Ethan straightened his shoulders. He wasn’t a particularly vain man, but he kept himself in shape, and he’d be lying if he said he wasn’t flattered that she’d noticed. “I’ll keep it in mind.”
They ate in silence. He decided it was her play. She hadn’t stabbed him, and she hadn’t thrown a drink in his face. He put the odds of getting her to go along with this plan at fifty-fifty.
And if she didn’t... Well, he’d need a new plan.
Her lobster tail was maybe half-eaten when she set her cutlery aside. “I’ve never fielded a marriage proposal like yours before.”
“How many have you fielded?”
She waved the question away. “I’ve lost count. A quickie wedding, a one-year marriage with no sex, an irreconcilable-differences, uncontested divorce—all in exchange for an investment into a property or project of my choice?”
“Basically.” He’d never proposed before. He couldn’t tell if her no-nonsense tone was a good sign or not. “We’d need a prenup.”
“Obviously.” She took a much longer pull on her wine. “I want five million.”
“I’m sorry?”
“I have a friend who wants to launch a new art gallery, with me as the co-owner. She has a business plan worked up and a space selected. All we need is the capital.” She pointed a long, red-tipped nail at him. “And you did offer to invest, did you not?”
She had him there. “I did. Do we have a deal?” He stuck out his hand and waited.
* * *
She must be out of her ever-loving mind.
As Frances regarded the hand Ethan had extended toward her, she was sure she had crossed some line from desperation into insanity to even consider his offer.
Would she really agree to marry the living embodiment of her family’s downfall for what, essentially, was the promise of job security after he was gone? With five million—a too-large number she’d pulled out of thin air—she and Becky could open that gallery in grand style, complete with all the exhibitions and parties it took to wine and dine wealthy art patrons.

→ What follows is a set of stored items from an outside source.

Source: an optimization exercise on an open RTL-to-GDS flow (aim: small area, a short achievable clock period and few clock cycles). Production flows keep margins and buffers that such runs may drop. Function was checked by simulation only, so behaviour that the tests miss may differ from the original. Power is estimated from default activity; no workload was simulated.

==> design/flow/constraint.sdc <==
create_clock -name core_clock -period 9.0 [get_ports {clk}]
set_input_delay 1.8000 -clock core_clock [delete_from_list [all_inputs] [get_ports {clk}]]
set_output_delay 1.8000 -clock core_clock [all_outputs]
set_load 0.01 [all_outputs]
==> design/flow/run.sh <==
#!/bin/bash
# synth_recipe.tcl (not shown) runs the flow's synth.tcl, then flattens the netlist and writes it again
# the make line also repeats each setting of config.mk as NAME=value (left out here)
make -C /OpenROAD-flow-scripts/flow DESIGN_CONFIG=/design/flow/config.mk WORK_HOME=/design/flow/orfs CLKGATE_MAP_FILE= SYNTH_SCRIPT=/design/flow/synth_recipe.tcl finish
This is an optimization exercise on Yosys and OpenROAD, whose aim is small area, a short achievable clock period and few clock cycles, not a production implementation. Function was checked by simulation only, so behaviour that the tests miss may differ from the original. No activity file was given, so power comes from the tool's default toggle rates.

==> design.v <==
module tgm_div (
    input  wire [15:0] rem,      
    input  wire [1:0]  bits,     
    input  wire [15:0] d,        
    input  wire [17:0] d3,       
    output wire [15:0] rem_n,
    output wire [1:0]  q
);
    wire [17:0] r4 = {rem, bits};
    wire [18:0] c1 = {1'b0, r4} - {3'b0, d};
    wire [18:0] c2 = {1'b0, r4} - {2'b0, d, 1'b0};
    wire [18:0] c3 = {1'b0, r4} - {1'b0, d3};
    assign q     = !c3[18] ? 2'd3 : !c2[18] ? 2'd2 : !c1[18] ? 2'd1 : 2'd0;
    assign rem_n = !c3[18] ? c3[15:0] : !c2[18] ? c2[15:0] : !c1[18] ? c1[15:0] : r4[15:0];
endmodule
module tgm_traj (
    input  wire        clk,
    input  wire        rst,
    input  wire [31:0] period_us,
    input  wire        cmd_valid,
    output wire        cmd_ready,
    input  wire [2:0]  cmd_op,
    input  wire [15:0] cmd_start,
    input  wire [15:0] cmd_end,
    input  wire [31:0] cmd_duration,
    input  wire        cmd_shape,
    output reg         rsp_valid,
    output reg  [15:0] rsp_duty,
    output reg         rsp_active,
    output reg         rsp_ok
);
    localparam MEMSZ = 13;
    localparam OP_TICK      = 3'd0;
    localparam OP_ENQ       = 3'd1;
    localparam OP_SET_DUTY  = 3'd2;
    localparam OP_START     = 3'd3;
    localparam OP_STOP      = 3'd4;
    localparam OP_STOP_OUT  = 3'd5;
    reg         rdy;
    reg         busy;
    assign cmd_ready = rdy;
    wire acc     = cmd_valid & rdy;
    wire c_tick  = acc & (cmd_op == OP_TICK);
    wire c_enq   = acc & (cmd_op == OP_ENQ);
    reg [31:0] per;
    always @(posedge clk) per <= period_us;
    reg        auto_en;
    reg        start_pend;
    reg        duty_pend;
    reg        auto_active;
    reg [15:0] duty_cmd;
    reg [15:0] duty_out;
    reg [3:0]  cnt;       
    reg        ld_pend;   
    reg [15:0] m_start [0:MEMSZ-1];
    reg [15:0] m_end   [0:MEMSZ-1];
    reg [31:0] m_dur   [0:MEMSZ-1];
    reg        m_shape [0:MEMSZ-1];
    reg [3:0]  wptr;
    reg [3:0]  rptr;
    reg [3:0]  mcnt;
    wire mfull = (mcnt == MEMSZ);
    wire mwe   = rdy & !mfull;           
    wire enq_ok = c_enq & (cnt != 4'd15);
    always @(posedge clk) begin
        if (mwe) begin
            m_start[wptr] <= cmd_start;
            m_end[wptr]   <= cmd_end;
            m_dur[wptr]   <= cmd_duration;
            m_shape[wptr] <= cmd_shape;
        end
    end
    reg        tv, td, tset;
    reg [15:0] ts_a;           
    reg [15:0] ts_b;           
    reg        ts_lin, ts_sign, ts_z;
    reg [31:0] tq, tr;
    reg [5:0]  tcnt;
    reg        dv, dd, dset;
    reg [15:0] d_vl, d_A;
    reg [31:0] d_T;
    reg        d_sign, d_z, d_one;
    reg [15:0] d_R, d_Q;
    reg [17:0] d_3T;
    reg [3:0]  dcnt;
    reg        rv;
    reg [15:0] r_vl, r_dq, r_dr;
    reg [31:0] r_T;
    reg        r_sign, r_z, r_one;
    wire d_leave = dv & dd & !rv;
    wire t_leave = tv & td & (!dv | d_leave);
    wire t_load  = (!tv | t_leave) & (mcnt != 4'd0);
    wire        ts_neg = ts_b < ts_a;
    wire [15:0] ts_A   = ts_neg ? ts_a - ts_b : ts_b - ts_a;
    wire        t_zero = tq < per;
    wire        t_fast = {6'd0, tq[31:6]} < per;
    wire [32:0] t_rs   = {tr, tq[31]};
    wire [33:0] t_diff = {1'b0, t_rs} - {2'b0, per};
    wire        t_ge   = !t_diff[33];
    always @(posedge clk) begin
        if (rst) begin
            tv <= 1'b0;
        end else if (t_load) begin
            tv <= 1'b1;
            td <= 1'b0;
            tset <= 1'b1;
            ts_a <= m_start[rptr];
            ts_b <= m_end[rptr];
            ts_lin <= m_shape[rptr];
            tq <= m_dur[rptr];
        end else if (t_leave) begin
            tv <= 1'b0;
        end else if (tv && tset) begin
            tset <= 1'b0;
            ts_sign <= ts_neg;
            ts_b <= ts_A;
            ts_a <= (!ts_lin || t_zero) ? ts_b : ts_a;
            ts_z <= t_zero;
            if (t_zero) begin
                tq <= 32'd0;
                td <= 1'b1;
            end else if (t_fast) begin
                tr <= {6'd0, tq[31:6]};
                tq <= {tq[5:0], 26'd0};
                tcnt <= 6'd6;
            end else begin
                tr <= 32'd0;
                tcnt <= 6'd32;
            end
        end else if (tv && !td) begin
            tr <= t_ge ? t_diff[31:0] : t_rs[31:0];
            tq <= {tq[30:0], t_ge};
            tcnt <= tcnt - 6'd1;
            if (tcnt == 6'd1) td <= 1'b1;
        end
    end
    wire d_load = t_leave;
    wire d_big  = tq > {16'd0, ts_b};    
    function [3:0] msb16(input [15:0] x);
        integer i;
        begin
            msb16 = 4'd0;
            for (i = 0; i < 16; i = i + 1)
                if (x[i]) msb16 = i[3:0];
        end
    endfunction
    wire [3:0] d_msbA = msb16(d_A);
    wire [3:0] d_msbT = msb16(d_T[15:0]);
    wire [3:0] d_k    = d_msbA - d_msbT;
    wire [3:0] d_nd   = {1'b0, d_k[3:1]} + 4'd1;       
    wire [4:0] d_sh   = {d_nd, 1'b0};                  
    wire [31:0] d_As  = {d_A, 16'd0} >> d_sh;
    wire [15:0] d_Rn;
    wire [1:0]  d_qd;
    tgm_div u_div (
        .rem(d_R), .bits(d_Q[15:14]), .d(d_T[15:0]), .d3(d_3T),
        .rem_n(d_Rn), .q(d_qd)
    );
    always @(posedge clk) begin
        if (rst) begin
            dv <= 1'b0;
        end else if (d_load) begin
            dv <= 1'b1;
            dset <= 1'b0;
            d_vl <= ts_a;
            d_A <= ts_b;
            d_T <= tq;
            d_z <= ts_z;
            d_one <= (tq == 32'd1);
            if (!ts_lin || ts_z) begin
                dd <= 1'b1;
                d_sign <= 1'b0;
                d_Q <= 16'd0;
                d_R <= 16'd0;
            end else if (d_big) begin
                dd <= 1'b1;
                d_sign <= ts_sign;
                d_Q <= 16'd0;
                d_R <= ts_b;
            end else begin
                dd <= 1'b0;
                d_sign <= ts_sign;
                dset <= 1'b1;
            end
        end else if (d_leave) begin
            dv <= 1'b0;
        end else if (dv && dset) begin
            dset <= 1'b0;
            d_R <= d_As[31:16];
            d_Q <= d_As[15:0];
            d_3T <= {2'b0, d_T[15:0]} + {1'b0, d_T[15:0], 1'b0};
            dcnt <= d_nd;
        end else if (dv && !dd) begin
            d_R <= d_Rn;
            d_Q <= {d_Q[13:0], d_qd};
            dcnt <= dcnt - 4'd1;
            if (dcnt == 4'd1) dd <= 1'b1;
        end
    end
    wire r_take;
    always @(posedge clk) begin
        if (rst) begin
            rv <= 1'b0;
        end else if (d_leave) begin
            rv <= 1'b1;
            r_vl <= d_vl;
            r_T <= d_T;
            r_dq <= d_Q;
            r_dr <= d_R;
            r_sign <= d_sign;
            r_z <= d_z;
            r_one <= d_one;
        end else if (r_take) begin
            rv <= 1'b0;
        end
    end
    wire [15:0] r_X   = r_sign ? ~r_dq : r_dq;
    wire [32:0] r_e   = {17'd0, r_dr} - {1'b0, r_T};
    wire [15:0] r_v1  = r_vl + r_X + {15'd0, r_sign};
    wire [31:0] r_Tm1 = r_T - 32'd1;
    reg [15:0] a_v;       
    reg [31:0] a_n;       
    reg [31:0] a_r;       
    reg [32:0] a_e;       
    reg [15:0] a_dr;
    reg [15:0] a_X;       
    reg        a_sign;
    wire a_n0 = (a_n == 32'd0);
    wire a_n1 = (a_n == 32'd1);
    wire [32:0] adv_b = {1'b0, a_r} + a_e;
    wire        wrap  = !adv_b[32];
    wire [31:0] adv_r = wrap ? adv_b[31:0] : a_r + {16'd0, a_dr};
    wire [15:0] adv_v = a_v + a_X + {15'd0, wrap ^ a_sign};
    wire tick_eval = busy | c_tick;
    wire cnt0 = (cnt == 4'd0);
    wire cnt1 = (cnt == 4'd1);
    wire br_off   = !auto_en;
    wire br_start = auto_en & start_pend;
    wire br_adv   = auto_en & !start_pend & auto_active;
    wire br_man   = auto_en & !start_pend & !auto_active;
    wire want_pop = (br_start & !cnt0) | (br_adv & a_n0 & !cnt0);
    wire t_wait   = (want_pop & (!rv | ld_pend)) | (br_adv & ld_pend);
    wire pa       = tick_eval & want_pop & rv & !ld_pend;       
    wire na       = tick_eval & br_adv & !ld_pend & !a_n0;      
    wire zh       = br_adv & !ld_pend & a_n0 & cnt0;            
    wire partial  = pa & r_z & !cnt1;
    wire t_done   = tick_eval & !t_wait & !partial;
    wire chain     = na & a_n1;
    wire chain_ld  = chain & !cnt0 & rv;
    wire chain_def = chain & !cnt0 & !rv;
    wire pa_chain  = pa & !r_z & r_one & !cnt1;
    wire ldp_fill  = ld_pend & rv;
    assign r_take  = ldp_fill | pa | chain_ld;
    wire a_load  = ldp_fill | (pa & r_z) | chain_ld;
    wire a_first = pa & !r_z;
    wire a_adv   = na & !chain_ld;
    wire [15:0] man_d = duty_pend ? duty_cmd : duty_out;
    reg  [15:0] t_d;
    reg         t_act;
    always @(*) begin
        if (br_off) begin
            t_d = man_d; t_act = 1'b0;
        end else if (br_start && cnt0) begin
            t_d = man_d; t_act = 1'b0;
        end else if (want_pop) begin
            if (r_z) begin
                t_d = r_vl; t_act = 1'b0;        
            end else begin
                t_d = r_v1; t_act = !(r_one & cnt1);
            end
        end else if (br_adv) begin
            if (a_n0) begin
                t_d = a_v; t_act = 1'b0;         
            end else begin
                t_d = adv_v; t_act = !(a_n1 & cnt0);
            end
        end else begin
            t_d = man_d; t_act = 1'b0;
        end
    end
    wire t_man = br_off | (br_start & cnt0) | br_man;
    wire [3:0] cnt_dec = {3'd0, pa | chain_ld | chain_def} + {3'd0, pa_chain};
    wire [3:0] cnt_n   = cnt + {3'd0, enq_ok} - cnt_dec;
    wire [3:0] mcnt_n  = mcnt + {3'd0, enq_ok} - {3'd0, t_load};
    wire       busy_n  = tick_eval & !t_done;
    always @(posedge clk) begin
        if (rst) begin
            rdy         <= 1'b1;
            busy        <= 1'b0;
            cnt         <= 4'd0;
            mcnt        <= 4'd0;
            wptr        <= 4'd0;
            rptr        <= 4'd0;
            ld_pend     <= 1'b0;
            auto_en     <= 1'b0;
            start_pend  <= 1'b0;
            duty_pend   <= 1'b0;
            auto_active <= 1'b0;
            duty_cmd    <= 16'd0;
            duty_out    <= 16'd0;
            rsp_valid   <= 1'b0;
            rsp_duty    <= 16'd0;
            rsp_active  <= 1'b0;
            rsp_ok      <= 1'b0;
        end else begin
            busy <= busy_n;
            rdy  <= !busy_n & !((mcnt_n == MEMSZ) & (cnt_n != 4'd15));
            cnt  <= cnt_n;
            mcnt <= mcnt_n;
            if (enq_ok) wptr <= (wptr == MEMSZ - 1) ? 4'd0 : wptr + 4'd1;
            if (t_load) rptr <= (rptr == MEMSZ - 1) ? 4'd0 : rptr + 4'd1;
            if (ldp_fill) ld_pend <= 1'b0;
            else if (pa_chain | chain_def) ld_pend <= 1'b1;
            if (acc) begin
                case (cmd_op)
                OP_SET_DUTY: begin
                    duty_cmd  <= cmd_start;
                    duty_pend <= 1'b1;
                end
                OP_START: begin
                    auto_en    <= 1'b1;
                    start_pend <= 1'b1;
                end
                OP_STOP: begin
                    auto_en <= 1'b0;
                end
                OP_STOP_OUT: begin
                    auto_en   <= 1'b0;
                    duty_cmd  <= 16'd0;
                    duty_pend <= 1'b1;
                end
                default: ;
                endcase
            end
            if (tick_eval & !t_wait) begin
                start_pend <= 1'b0;
                if (partial) begin
                    auto_active <= 1'b1;
                end else begin
                    auto_active <= t_act;
                    duty_out    <= t_d;
                    if (t_man) duty_pend <= 1'b0;
                end
            end
            rsp_valid <= (acc & !c_tick) | t_done;
            if (t_done) begin
                rsp_duty   <= t_d;
                rsp_active <= t_act;
                rsp_ok     <= 1'b1;
            end else begin
                rsp_duty   <= duty_out;
                rsp_active <= auto_active;
                rsp_ok     <= !(c_enq & (cnt == 4'd15));
            end
        end
    end
    always @(posedge clk) begin
        if (a_load) begin
            a_v    <= r_vl;
            a_n    <= r_T;
            a_r    <= 32'd0;
            a_e    <= r_e;
            a_dr   <= r_dr;
            a_X    <= r_X;
            a_sign <= r_sign;
        end else if (a_first) begin
            a_v    <= r_v1;
            a_n    <= r_Tm1;
            a_r    <= {16'd0, r_dr};
            a_e    <= r_e;
            a_dr   <= r_dr;
            a_X    <= r_X;
            a_sign <= r_sign;
        end else if (a_adv) begin
            a_v    <= adv_v;
            a_n    <= a_n - 32'd1;
            a_r    <= adv_r;
        end
    end
endmodule
==> run.sh <==
#!/bin/bash
# synth_recipe.tcl (not shown) runs the flow's synth.tcl, then flattens the netlist and writes it again
# the make line also repeats each setting of config.mk as NAME=value (left out here)
make -C /OpenROAD-flow-scripts/flow DESIGN_CONFIG=/design/flow/config.mk WORK_HOME=/design/flow/orfs CLKGATE_MAP_FILE= SYNTH_SCRIPT=/design/flow/synth_recipe.tcl finish
==> config.mk <==
export PLATFORM = sky130hd
export DESIGN_NAME = tgm_traj
export DESIGN_NICKNAME = tgm_traj
export VERILOG_FILES = /design/flow/design.v
export SDC_FILE = /design/flow/constraint.sdc
export NUM_CORES = 4
export LEC_CHECK = 0
export CAP_MARGIN = 20
export CORE_MARGIN = 2
export CORE_UTILIZATION = 40
export SLEW_MARGIN = 20
==> constraint.sdc <==
create_clock -name core_clock -period 8.0 [get_ports {clk}]
set_input_delay 1.6000 -clock core_clock [delete_from_list [all_inputs] [get_ports {clk}]]
set_output_delay 1.6000 -clock core_clock [all_outputs]
set_load 0.01 [all_outputs]
==> key figures <==
Pwr
  – Peak supply drop: 0.2710 mV
  – Pwr/cell area: 302.4 nW/um^2
  – Leak: 26.98 nW
  – Power, Total: 23.57 mW

Clock tree
  – CTS sink count: 1417
  – TritonCTS buffer count: 149
  – CTS hold repair buffers: 0
  – Clk buf depth: 3
  – Clk latency of the worst-skew pair: 0.81 ns
  – H-tree Lvls: 4
  – # Post-CTS Setup Buffers: 0
  – Clock-pin slew on the worst setup and hold paths: 0.06 ns
  – CTS tree: built
  – Root Buffer: clkbuf_16
  – Gates resized, CTS repair: 0

Timing
  – Pins over their slew limit: 0
  – Final setup vio count: 0
  – Crit path time final: 6.061 ns
  – Final setup TNS: 0 ns
  – Skew final: 0.04005 ns
  – Worst slew margin: 26.13%
  – Fmax: 165.0 MHz
  – Actual slew at the worst max-slew pin: 1.108 ns
  – RSZ-0062 raised after global routing: false
  – Part of the cycle the worst path needs: 75.76%
  – Final Hold Fails: 0

Placement
  – # placed instances: 7381
  – RePlAce Congestion: 0.9126
  – DPL Wire Length: 116.0 mm
  – IO buf count: 122

Routing
  – Routed wire length per instance: 23.00 um
  – Vias/cell: 5.645
  – DRC Markers: 0
  – Routed Antenna Nets: 0
  – Drt first pass iters: 6
  – Via count: 43240
  – Total Routed Length: 176.2 mm
  – 1st-iter DRT viols: 3561

Cells and area
  – Share of post-route cells with drive strength above 1: 12.17%
  – Nets: 5669
  – Cell Count, Final, Fillers Out: 7660
  – Layout area overhead: 12.73%

Floorplan
  – Die ar.: 176200 um^2
  – # rows: 152
  – Initial Utilization: 40.26%
  – I/O pin count: 123
  – Die Y: 419.8 um
  – Die width: 419.8 um
  – Area of the core: 171700 um^2

Yosys
  – Mapped Cells: 5087
  – Register area share after synthesis: 59.44%
  – Synth cell types: 100
  – Mapped Nets: 5533
  – Syn Std Cell Area: 69150 um^2
  – Top FF cell, synth: edfxtp_1
  – EDFF count, synth: 1272
  – Syn Area/Cell: 13.59 um^2
  – Yosys reg bits: 1417
  – Syn. warnings: 1
  – FFs w/ async S/R, synth: 0%

Critical path
  – CP Launch Type: register
  – Worst Path Max Fanout: 9
  – Critical path type: reg -> reg
  – Worst setup EP type: register
  – CP Data Arrival Time: 6.73 ns
  – Worst EP required: 8.67 ns

GRT
  – Pin count of the biggest net entering global routing: 81
  – Vias in the first global route: 43284
  – Initial antenna violation count: 11
  – Total gr overflow: 0
  – All-Layer GR Usage: 19.98%
  – First-pass GRT wire length: 267.5 mm

Status
  – Status: timing/DRC/antenna clean

Run
  – Max-cap violations: 0

Min path
  – Worst Hold Class: reg -> reg
[cells in the final DEF (no fill, tap or decap), types with 35 or more instances in the layout]
master           count
a211oi_1            40
a21o_1              91
a21oi_1            315
a22oi_1             36
buf_4               67
clkbuf_16          150
clkdlybuf4s50_1    121
clkinv_2            36
dfxtp_1            141
edfxtp_1          1272
ha_1               326
inv_1              211
mux2i_1             96
mux4_2             257
nand2_1            323
nand2b_1            42
nand3_1            114
nand4_1             35
nor2_1             294
nor2b_1             46
nor3_1              89
o211ai_1            45
o21a_1              55
o21ai_0            237
xnor2_1            131
xor2_1             102
[cells in the mapped netlist, types with 19 or more instances]
library cell / number / area share (%)
nor3_1: 92 / 0.67
o21a_1: 55 / 0.60
clkbuf_1: 153 / 0.83
nand2b_1: 42 / 0.38
o22ai_1: 19 / 0.17
mux4_2: 257 / 8.4
a211oi_1: 41 / 0.45
mux2i_1: 96 / 1.4
nor2_1: 298 / 1.6
inv_1: 214 / 1.2
o211ai_1: 45 / 0.49
a21o_1: 92 / 1.0
and2_1: 37 / 0.33
nor2b_1: 46 / 0.42
or3_1: 28 / 0.25
xor2_1: 102 / 1.3
nand2_1: 324 / 1.8
a31oi_1: 32 / 0.29
dfxtp_1: 145 / 4.2
nand3_1: 114 / 0.83
buf_1: 34 / 0.18
ha_1: 326 / 5.9
nor4_1: 33 / 0.30
o21ai_0: 238 / 1.7
xnor2_1: 131 / 1.7
nand4_1: 35 / 0.32
and3_1: 36 / 0.33
a22oi_1: 36 / 0.39
edfxtp_1: 1272 / 55
a21oi_1: 318 / 2.3
o31ai_1: 25 / 0.27
[state kept, by name, summed over array words and instances (netlist names), 18 cells and up, named ones only]
| register | flops |
|---|---|
| a_e | 33 |
| a_n | 32 |
| a_r | 32 |
| d_3T | 18 |
| d_T | 32 |
| m_dur | 416 |
| m_end | 208 |
| m_start | 208 |
| per | 32 |
| r_T | 32 |
| tq | 32 |
| tr | 32 |
[critical path, cell delays in order, from the launching register on]
cell,delay (ns)
edfxtp_1,0.37
ha_1,0.23
fa_1,0.44
a211oi_1,0.31
o211a_1,0.24
o211ai_1,0.19
a21oi_1,0.46
o2111ai_1,0.27
nor2_2,0.51
xnor2_1,0.23
fa_1,0.46
fa_1,0.42
nor2b_1,0.17
o31a_1,0.20
o211ai_1,0.11
a21oi_1,0.25
nor2_1,0.10
xnor2_1,0.19
nand2_1,0.08
a311o_1,0.37
a311oi_1,0.34
[cell type report]
type                       count  area, um^2
tap                         2310        2890
clock buffer                 183        3928
timing repair buffer         191        1767
clock inverter                93       838.3
fill                       15084       93780
multi-input combinational   3249       26600
antenna                        2       5.005
inverter                     215       809.5
sequential                  1417       41110
[worst paths after layout]
check / startpoint / to / cells after the start / slack [ns]
worst max-delay path: a_e[0] / duty_out[10] / 20 / 1.94
worst min-delay path: d_T[21] / r_T[21] / 0 / 0.40
worst max register to register: a_e[0] / duty_out[10] / 20 / 1.94
worst min register to register: d_T[21] / r_T[21] / 0 / 0.40
[kinds of logic after synthesis]
group / Yosys count / share of synthesized area, %
DFF: 1417 / 59.44
and+or+nand+nor: 1164 / 8.133
AOI/OAI and AO/OA: 1140 / 10.73
buffers and inverters: 421 / 2.341
muxes: 369 / 10.02
adders and majority gates: 343 / 6.391
xor gates and xnor gates: 233 / 2.951
[metrics by stage]
step | setup slack (ns) | cell area [um^2] | hold slack [ns] | utilization (%)
final | 1.939 | 77950 | 0.4049 | 45.39
after global routing | 1.441 | 77950 | 0.4165 | 45.39
after CTS | 1.776 | 77900 | 0.4111 | 45.36
after detailed placement | 1.831 | 73140 | 0.4045 | 42.59
after global placement | 1.939 | 73130 | 0.4016 | 42.59
after floorplan | 2.247 | 69150 | 0.4003 | -
[where the power goes]
group          internal [mW]  switching [mW]
combinational           3.13            3.91
sequential              8.96           0.798
clock                   3.82            2.95
total                   15.9            7.66
[routing by layer]
layer / up-vias / global-route usage, % / share of wire (%)
li1: 20067 / - / -
met1: 21676 / 27.15 / 44
met2: 1192 / 33.15 / 48
met3: 287 / 2.923 / 5.3
met4: 18 / 6.091 / 2.6
met5: - / 0 / 0.074
Testbench counts, summed over its fixed seeds: cycles 21,467.

==> what the ideal ports hide <==
In the flow no input, the clock included, has a driving cell. The finished layout below was timed again as built, in two steps.
Step 1 sets driving cells, clkbuf_16 on the clock port and buf_2 on the other inputs (assumed; they add their load-dependent delay and slew).
Step 2 also shifts input and output timing later by t, the mid clock arrival at the registers, as if the neighbouring blocks saw the same clock.
Three values: ideal, step 1, step 2; two values: the first two.
t (ns): 0.866
setup WS [ns]: 1.939 / 1.939 / 1.939
hold WS [ns]: 0.405 / 0.405 / 0.405
worst setup path after step 2: register to register
slew at the worst register clock pin (ns): 0.07 / 0.07
After both steps this run still meets setup and hold. The setup slack of this run moves by 0.000 ns with the drivers and by 0.000 ns with both steps.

This time, it’d be different. It was Becky’s business plan, after all. Not Frances’s. But even that thought stung a bit. Becky’s plan had a chance of working. Unlike all of Frances’s grand plans.
She needed this. She needed something to go her way, something to work out right for once. With a five-million-dollar investment, she and Becky could get the gallery operational and Frances could move out of the Beaumont mansion. Even if she only lived in the apartment over the gallery, it’d still be hers. She could go back to being Frances Beaumont. She could feel like a grown-up in control of her own life.
All it’d take would be giving up that control for a year. Not just giving it up, but giving it to Ethan.